Noti Wümié ist ein Zungenbrecher. Ganz im Gegensatz zur Musik des Duos. Diese regt die Geschmacksnerven an. Nicht zuletzt, weil es ihr gelingt, den Chanson aufzumischen und frisch, flockig, aber auch fies zu wirken.

Album Review / RegioSoundCredit

Seit sieben Jahren treten Benjamin Noti (übrigens auch Co-Produzent von Steff la Cheffes neuem Album) und der in Basel ansässige Berner Grégoire Vuillemier alias Greis bereits als Noti Wümié auf. Eine erste EP namens Madeleine erschien 2013, jetzt haben die Zwei mit Nouvelle Frisüre ihren ersten Longplayer vorgelegt. Die elf Mundartlieder zeigen sich beschwingt, aber auch offen für Fragiles und unterschwellige Melancholie. 

Ein Sommerhit namens Mörderin

«Mörderin» heisst der hinterlistigste Track des Albums: Eines schönen Sommers begegnen sich der hagere Till aus Belgien und die kleine Anna Sabrina in der Bretagne und werden «zum Lieblingspaar vom ganze Campingplatz». So weit, so romantisch. Bloss entpuppt sich Anna Sabrina als kühle Killerin. «Sie isch e Mörderin, nid nur im übertragene Sinn», erklingt es im Refrain. Zwar dreht sich das Stück nicht etwa um süffigen «Campari Soda», sondern um eine Dame mit tödlichem Charme, doch: Wie die Erfolgssingle von Taxi aus Jahre 1977 entpuppt sich auch «Mörderin» als luftig aufbereiteter und Sommerhit, der unweigerlich zum Mitsummen anregt.
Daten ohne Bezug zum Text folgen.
==> flow/design.v (excerpt) <==
module adpll_ctr
   (
    input                     rst,
    input                     clk,
    input                     valid,
    input [5-1:0] address,
    input [26-1:0] wdata,
    input                     wstrb,
    output [1:0]              rdata,
    output reg                ready,
    input                     data_mod,  
    output                    dco_pd,
    output reg [1:0]          dco_osc_gain,
    output [4:0]              dco_c_l_rall,
    output [4:0]              dco_c_l_row,
    output [4:0]              dco_c_l_col,
    output [15:0]             dco_c_m_rall,
    output [15:0]             dco_c_m_row,
    output [15:0]             dco_c_m_col,
    output [15:0]             dco_c_s_rall,
    output [15:0]             dco_c_s_row,
    output [15:0]             dco_c_s_col,
    output                    tdc_pd,
    output                    tdc_pd_inj,
    output reg [2:0]          tdc_ctr_freq,
    input [6:0]               tdc_ripple_count,
    input [15:0]              tdc_phase
    );
For scale: ~480 flip-flops, roughly 46000 sq um of cells after synthesis.
Settings: LEC_CHECK=0, CAP_MARGIN=20, CORE_MARGIN=2, CORE_UTILIZATION=71, CTS_CLUSTER_DIAMETER=255, MAX_ROUTING_LAYER=met4, PLACE_DENSITY=0.6, SETUP_SLACK_MARGIN=5.0, SLEW_MARGIN=20; clock period 40.0 ns.
run.sh (not shown) runs the stock make flow with config.mk's settings and CLKGATE_MAP_FILE=.
The first run failed in global routing.
Then changed:
--- a/flow/config.mk
+++ b/flow/config.mk
@@ -8,8 +8,5 @@
 export CAP_MARGIN = 20
 export CORE_MARGIN = 2
-export CORE_UTILIZATION = 71
-export CTS_CLUSTER_DIAMETER = 255
-export MAX_ROUTING_LAYER = met4
+export CORE_UTILIZATION = 40
 export PLACE_DENSITY = 0.6
-export SETUP_SLACK_MARGIN = 5.0
 export SLEW_MARGIN = 20
==> flow/constraint.sdc (replaced) <==
create_clock -name core_clock -period 39.3 [get_ports {clk}]
set_input_delay 7.8600 -clock core_clock [delete_from_list [all_inputs] [get_ports {clk}]]
set_output_delay 7.8600 -clock core_clock [all_outputs]
set_load 0.01 [all_outputs]
Now the flow completed without violations.
Die size goes up by 76%.
Synthesized area does not change.
Synthesized cell count is unchanged.
Then changed:
--- a/flow/config.mk
+++ b/flow/config.mk
@@ -6,7 +6,10 @@
 export NUM_CORES = 4
 export LEC_CHECK = 0
+export ABC_AREA = 1
 export CAP_MARGIN = 20
 export CORE_MARGIN = 2
-export CORE_UTILIZATION = 40
+export CORE_UTILIZATION = 58
+export CTS_CLUSTER_DIAMETER = 323
 export PLACE_DENSITY = 0.6
 export SLEW_MARGIN = 20
+export TNS_END_PERCENT = 5
==> flow/constraint.sdc (replaced) <==
create_clock -name core_clock -period 25.4 [get_ports {clk}]
set_input_delay 5.0800 -clock core_clock [delete_from_list [all_inputs] [get_ports {clk}]]
set_output_delay 5.0800 -clock core_clock [all_outputs]
set_load 0.01 [all_outputs]
Outcome: Now the flow finished with negative setup slack left; design area rose by 8.8%; routed wire length decreases by 4.0%; core utilization grows by 32 points; non-clock buffer count rose by 903; critical path depth is higher by 27; via count rises by 9.2%.
Then changed:
--- a/flow/config.mk
+++ b/flow/config.mk
@@ -6,10 +6,6 @@
 export NUM_CORES = 4
 export LEC_CHECK = 0
-export ABC_AREA = 1
 export CAP_MARGIN = 20
 export CORE_MARGIN = 2
 export CORE_UTILIZATION = 58
-export CTS_CLUSTER_DIAMETER = 323
-export PLACE_DENSITY = 0.6
 export SLEW_MARGIN = 20
-export TNS_END_PERCENT = 5
==> flow/constraint.sdc (replaced) <==
create_clock -name core_clock -period 21.8 [get_ports {clk}]
set_input_delay 4.3600 -clock core_clock [delete_from_list [all_inputs] [get_ports {clk}]]
set_output_delay 4.3600 -clock core_clock [all_outputs]
set_load 0.01 [all_outputs]
This time the run failed in global routing (ODB-0269).
Synthesized area climbs by a little under a tenth.
Die area rose by a little under a tenth.
Synthesized cell count fell by roughly a tenth.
Die berndeutschen Songs erinnern – wie könnte es auch anders sein? – des Öfteren an Mani Matter, den Übervater aller Schweizer Liedermacher. Das versuchen Noti Wümié gar nicht erst zu verbergen, im Gegenteil: Mit «Tout ce qui me tombe dans les mains» knöpfen sie sich dessen «Alls wo mir id Finger chund» vor und wollen das Original keineswegs vergessen machen. Vielmehr kreiert das Duo, unter Einsatz eines leicht stampfendem Rhythmus’ und trauriger Gitarrenklänge, ein Chanson der berückenden und eigenständigen Sorte.
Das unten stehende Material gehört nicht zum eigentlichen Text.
// fft16
module fft16 (
    input  wire              clk,
    input  wire              rst_n,
    input  wire              start,
    input  wire signed [8:0] din_i,
    input  wire signed [8:0] din_q,
    output wire              ready,
    output wire              dout_valid,
    output wire signed [8:0] dout_i,
    output wire signed [8:0] dout_q
);
clock: 5.91 ns
lec_check: 0
abc_area: 1
cap_margin: 35
cell_pad_in_sites_detail_placement: 1
cell_pad_in_sites_global_placement: 2
core_margin: 4
core_utilization: 33
cts_cluster_size: 91
gpl_routability_driven: 0
gpl_timing_driven: 0
min_routing_layer: met2
setup_slack_margin: 0.78
slew_margin: 15
tns_end_percent: 20
run.sh (not shown) runs the stock make flow with config.mk's settings and CLKGATE_MAP_FILE=.
The starting point finished but fails on setup timing.
Then changed:
Settings changed: ABC_AREA 1 to default, CAP_MARGIN 35 to 20, CELL_PAD_IN_SITES_DETAIL_PLACEMENT 1 to default, CELL_PAD_IN_SITES_GLOBAL_PLACEMENT 2 to default, CORE_MARGIN 4 to 2, CORE_UTILIZATION 33 to 62, CTS_CLUSTER_SIZE 91 to default, GPL_ROUTABILITY_DRIVEN 0 to default, GPL_TIMING_DRIVEN 0 to default, MIN_ROUTING_LAYER met2 to default, SETUP_SLACK_MARGIN 0.78 to default, SLEW_MARGIN 15 to 20, TNS_END_PERCENT 20 to default.
Clock period 5.91 ns to 9.88 ns, I/O delays scaled along.
=>
- The new run completed, yet does not pass: setup timing
- synthesized area drops by 3.1%
- fmax rose by 1.2%
- setup slack is better by 4.1 ns
- cell area is lower by 8.4%
- routed wire length goes down by 25%
Then changed:
Settings changed: CORE_UTILIZATION 62 to 56.
Clock period 9.88 ns to 9.91 ns, I/O delays scaled along.
Effect: With this change the flow finished clean. Utilization fell by 5.2 points. Worst setup slack gets better by 0.22 ns. Maximum frequency is higher by about 2%. Synthesized cell count does not change. Wire length rises by 2.9%. Via count stays flat. Die size rose by about 10%. Count of clock-buffer cells in the layout came out higher by 2.
Then changed:
Settings changed: CORE_UTILIZATION 56 to 64, SETUP_SLACK_MARGIN from default to 1.52.
Clock period 9.91 ns to 5.52 ns, I/O delays scaled along.
- The new run finished but fails on setup timing
- global-route usage goes up by 5.3 points
- synthesized area does not change
- critical path depth goes up by 3
- worst setup slack got worse by 4.3 ns
- via count goes up by a few percent
- core utilization goes up by 14 points
- final cell count goes up slightly
Then changed:
Settings changed: CORE_UTILIZATION 64 to 72, CTS_CLUSTER_SIZE from default to 47, SETUP_SLACK_MARGIN 1.52 to default.
Clock period 5.52 ns to 9.58 ns, I/O delays scaled along.
- The new run ran to the end with violations: setup timing
- cell count came out lower by 5.2%
- via count came out higher by 6.6%
- global-route usage came out higher by 8.1 points
- area after synthesis stays the same
- worst hold slack degrades by 0.0075 ns
- routed wire length came out higher by 13%
Then changed:
Settings changed: CTS_CLUSTER_SIZE 47 to 97, SETUP_SLACK_MARGIN from default to 1.83.
Clock period 9.58 ns to 8.09 ns, I/O delays scaled along.
The changed run completed, yet does not pass: setup timing.
Global-route usage went up by 4.1 points.
Setup slack gets worse by 2.2 ns.
Design area rises by 3.4%.


build 45:
Starting RTL as in the previous note.
clock: 10.0 ns
lec_check: 0
cap_margin: 35
core_aspect_ratio: 0.92
core_margin: 2
core_utilization: 37
slew_margin: 20
tns_end_percent: 20
The following lists how build 66 was set up differently from build 45:
Settings: CORE_UTILIZATION changed from 37 to 66; CORE_ASPECT_RATIO removed (was 0.92); CTS_CLUSTER_DIAMETER newly set to 127; TNS_END_PERCENT removed (was 20); CAP_MARGIN changed from 35 to 20; the clock period (ns, I/O delays scaled along) changed from 10.0 to 8.76.
### Flow results
Across build 45 and build 66, a clean result was obtained everywhere but in build 66.
The flow for build 66 finished, though final verification flagged negative setup slack.
Re maximum achievable frequency: build 45 and build 66 aren't equal, and the higher value belongs to build 45.
Final-stage net count in build 66 is 201 higher than in build 45
Per the comparison of build 66 with build 45, final clock period utilization by the worst path saw an increase, count of standard-cell rows fell 23%, combinational gate area moved up, register area ~0 delta, clock edge transition at the registers on the reported setup and hold paths held.
Looking only at final critical-path required period, and setting everything else aside, the lower value of build 45 and build 66 goes to build 45.
### build 66 -> build 77
Settings: removing CTS_CLUSTER_DIAMETER (formerly 127); setting SETUP_SLACK_MARGIN to -0.58 for the first time; changing CORE_UTILIZATION from 66 to 70; changing the clock period (ns, I/O delays scaled along) from 8.76 to 5.88.
Findings:
[build 77] flow finished | final checks: failed | reasons: negative setup slack. Area growth from synthesis to final layout across build 77 and build 66: no real change. Of build 77 and build 66, the higher routed wire length belongs to build 77. In terms of design area, build 66 and build 77 differ only marginally. Summary of build 77 over build 66: pin slew with the least headroom to its limit climbed 0.042 ns; upper clock frequency limit dropped about 2.5%; worst hold slack barely changed; non-clock buffer count climbed 41. Looking only at number of cell instances on the worst register-to-register path, and setting everything else aside, the lower value of build 77 and build 66 goes to build 77.
## Diff of input files: build 71 against build 77
Settings: CORE_UTILIZATION now 40, was 70; SETUP_SLACK_MARGIN now -0.85, was -0.58; the clock period (ns, I/O delays scaled along) now 9.91, was 5.88.
Findings:
From the logs: build 71 reached the end of the flow and failed the layout checks with negative setup slack.
Build 71 vs. build 77: total half-perimeter wirelength after legalization and detailed placement decreased about 2.5%; number of global-route vias before repair decreased 15%.
[compare] base=build 77 new=build 71: clock-cell share of area saw an increase, minimum period implied by the final worst setup slack saw little to no change.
Noti und Vuillemier verleiben sich vier weitere Songs aus fremder Feder ein und covern nebst «La lettre» («Brief») von Renan Luce auch Fabienne Thibeaults «Les uns contres les autres» («Die Einte gäg die Andere»).
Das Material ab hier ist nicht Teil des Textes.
<file path="design/flow/config.mk">
export PLATFORM = sky130hd
export DESIGN_NAME = atan
export DESIGN_NICKNAME = atan
export VERILOG_FILES = /design/flow/design.v
export SDC_FILE = /design/flow/constraint.sdc
export NUM_CORES = 4
export LEC_CHECK = 0
export CAP_MARGIN = 20
export CORE_MARGIN = 2
export CORE_UTILIZATION = 58
export CTS_CLUSTER_DIAMETER = 261
export PLACE_DENSITY = 0.73
export SETUP_SLACK_MARGIN = 1.08
export SLEW_MARGIN = 20
</file>
<file path="design/flow/constraint.sdc">
create_clock -name core_clock -period 9.13 [get_ports {clk}]
set_input_delay 1.8260 -clock core_clock [delete_from_list [all_inputs] [get_ports {clk}]]
set_output_delay 1.8260 -clock core_clock [all_outputs]
set_load 0.01 [all_outputs]
</file>
<file path="design/flow/design.v">
module atan
(
    input                       clk         ,
    input                       rst_n       ,
    input                       trig        ,
    output                      vld         ,
    input       signed  [16:0]  para_in     ,
    output  reg signed  [11:0]  atany            
);
reg                     run_latch   ;
reg             [3:0]   cnt         ;
reg     signed  [18:0]  tmp1        ;
reg     signed  [18:0]  tmp2        ;
wire    signed  [19:0]  y0          ;
reg     signed  [19:0]  xr          ;
reg     signed  [19:0]  yr          ;
reg     signed  [19:0]  x2          ;
reg     signed  [19:0]  y2          ;
always @(posedge clk or negedge rst_n)
begin
    if (!rst_n)
        run_latch <= 1'b0;
    else
    begin
        if (trig)
            run_latch <= 1'b1;
        else if (cnt == 4'd9)
            run_latch <= 1'b0;
    end
end
always @(posedge clk or negedge rst_n)
begin
    if (!rst_n)
        cnt <= 4'd0;
    else
    begin
        if (run_latch)
            cnt <= cnt + 4'd1;
        else
            cnt <= 4'd0;
    end
end
assign vld = (cnt == 4'd10);
assign y0 = para_in<<2;
always @(*)
begin
    if (run_latch)
    begin
        case(cnt)
            4'd0:
            begin
                tmp1 = y2>>>1;
                tmp2 = x2>>>1;
            end
            4'd1:
            begin
                tmp1 = y2>>>2;
                tmp2 = x2>>>2;
            end
            4'd2:
            begin
                tmp1 = y2>>>3;
                tmp2 = x2>>>3;
            end
            4'd3:
            begin
                tmp1 = y2>>>4;
                tmp2 = x2>>>4;
            end
            4'd4:
            begin
                tmp1 = y2>>>5;
                tmp2 = x2>>>5;
            end
            4'd5:
            begin
                tmp1 = y2>>>6;
                tmp2 = x2>>>6;
            end
            4'd6:
            begin
                tmp1 = y2>>>7;
                tmp2 = x2>>>7;
            end
            4'd7:
            begin
                tmp1 = y2>>>8;
                tmp2 = x2>>>8;
            end
            4'd8:
            begin
                tmp1 = y2>>>9;
                tmp2 = x2>>>9;
            end
            4'd9:
            begin
                tmp1 = y2>>>10;
                tmp2 = x2>>>10;
            end
            default:     
            begin
                tmp1 = 19'd0;
                tmp2 = 19'd0;
            end
        endcase
    end
    else
    begin
        tmp1 = 19'd0;
        tmp2 = 19'd0;
    end
end
always @(*)
begin
    if (run_latch)
    begin
        if ((x2[19] == y2[19]) | (x2 == 20'd0) | (y2 == 20'd0))
        begin
            xr = x2 + tmp1;
            yr = y2 - tmp2;
        end
        else
        begin
            xr = x2 - tmp1;
            yr = y2 + tmp2;
        end
    end
    else
    begin
        xr = 20'd0;
        yr = 20'd0;
    end
end
always @(posedge clk or negedge rst_n)
begin
    if (!rst_n)
    begin
        x2 <= 20'd0;
        y2 <= 20'd0;
    end
    else
    begin
        if (trig)
        begin
            if (~para_in[16]) 
            begin
                x2 <= 20'd1024 + y0;
                y2 <= y0 - 20'd1024;
            end
            else  
            begin
                x2 <= 20'd1024 - y0;
                y2 <= y0 + 20'd1024;
            end
        end
        else if (run_latch)
        begin
            x2 <= xr;
            y2 <= yr;
        end
    end
end
always @(posedge clk or negedge rst_n)
begin
    if (!rst_n)
        atany <= 12'd0;
    else 
    begin
        if (trig)
        begin
            if (~para_in[16]) 
                atany <= 12'd804;
            else 
                atany <= 12'd3292;
        end
        else if (run_latch)
        begin
            case (cnt)
                4'd0: 
                begin
                    if ((x2[19] == y2[19]) | (x2 == 20'd0) | (y2 == 20'd0))
                        atany <= atany + 12'd475;
                    else
                        atany <= atany - 12'd475;
                end
                4'd1: 
                begin
                    if ((x2[19] == y2[19]) | (x2 == 20'd0) | (y2 == 20'd0)) 
                        atany <= atany + 12'd251;
                    else
                        atany <= atany - 12'd251;
                end
                4'd2: 
                begin
                    if ((x2[19] == y2[19]) | (x2 == 20'd0) | (y2 == 20'd0)) 
                        atany <= atany + 12'd127;
                    else
                        atany <= atany - 12'd127;
                end
                4'd3: 
                begin
                    if ((x2[19] == y2[19]) | (x2 == 20'd0) | (y2 == 20'd0))
                        atany <= atany + 12'd64;
                    else
                        atany <= atany - 12'd64;
                end
                4'd4: 
                begin
                    if ((x2[19] == y2[19]) | (x2 == 20'd0) | (y2 == 20'd0))
                        atany <= atany + 12'd32;
                    else
                        atany <= atany - 12'd32;
                end
                4'd5: 
                begin
                    if ((x2[19] == y2[19]) | (x2 == 20'd0) | (y2 == 20'd0))
                        atany <= atany + 12'd16;
                    else
                        atany <= atany - 12'd16;
                end
                4'd6: 
                begin
                    if ((x2[19] == y2[19]) | (x2 == 20'd0) | (y2 == 20'd0))
                        atany <= atany + 12'd8;
                    else
                        atany <= atany - 12'd8;
                end
                4'd7: 
                begin
                    if ((x2[19] == y2[19]) | (x2 == 20'd0) | (y2 == 20'd0))
                        atany <= atany + 12'd4;
                    else
                        atany <= atany - 12'd4;
                end
                4'd8: 
                begin
                    if ((x2[19] == y2[19]) | (x2 == 20'd0) | (y2 == 20'd0))
                        atany <= atany + 12'd2;
                    else
                        atany <= atany - 12'd2;
                end
                4'd9: 
                begin
                    if ((x2[19] == y2[19]) | (x2 == 20'd0) | (y2 == 20'd0))
                        atany <= atany + 12'd1;
                    else
                        atany <= atany - 12'd1;
                end
            endcase
        end
    end
end
endmodule
</file>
Elegantes Spiel mit Chanson, Pop und Rap

Obschon sich Noti Wümié wie erwähnt am 1972 verstorbenen Mani Matter ausrichten (der sich wiederum am Schaffen von Georges Brassens orientierte), ist ihr Sound alles andere als rückwärtsgerichtet. Die Lieder neigen zum Gemächlichen, dafür Doppelbödigen. So auch im von einer Flamenco-Gitarre angetriebenen «Badmantu», bei dem der Protagonist draussen seiner Frau beim Tanzen zuschaut, nur: Die ist schon lange tot. Der 40-jährige Vuillemier entpuppt sich als launiger Geschichtenerzähler, der entspannt und voller Wortwitz singt. Er bekommt es zudem hin, mit den Genres zu jonglieren und elegant zwischen Chanson, Pop und Rap hin und her zu wechseln.

Das alles führt zu Nouvelle Frisüre und einem Album, das intim und auf leisen Sohlen daherkommt und Charmantes mit ebenso dunklen wie fiesen Einwürfen kombiniert. Es ist ein Zusammenspiel, das die Hörerinnen und Hörer hinterrücks überfällt. Die zunächst fast unscheinbar und mild wirkenden Lieder erweisen sich – trotz der kurzen Albumlänge von 37 Minuten – als je länger desto gehaltvoller. Ohne dabei an Eingängigkeit zu verlieren. Mit anderen Worten: Noti Wümié ist ein Kunststück der reifen und besonderen Art gelungen.

Noti Wumié – Nouvelle Frisüre (Cover)
Noti Wumié – Nouvelle Frisüre (Cover)

Noti Wümié – Nouvelle Frisüre

(Zytglogge Basel) ist am 27. April 2018 als CD und digital mit einem Beitrag des RegioSoundCredit erschienen.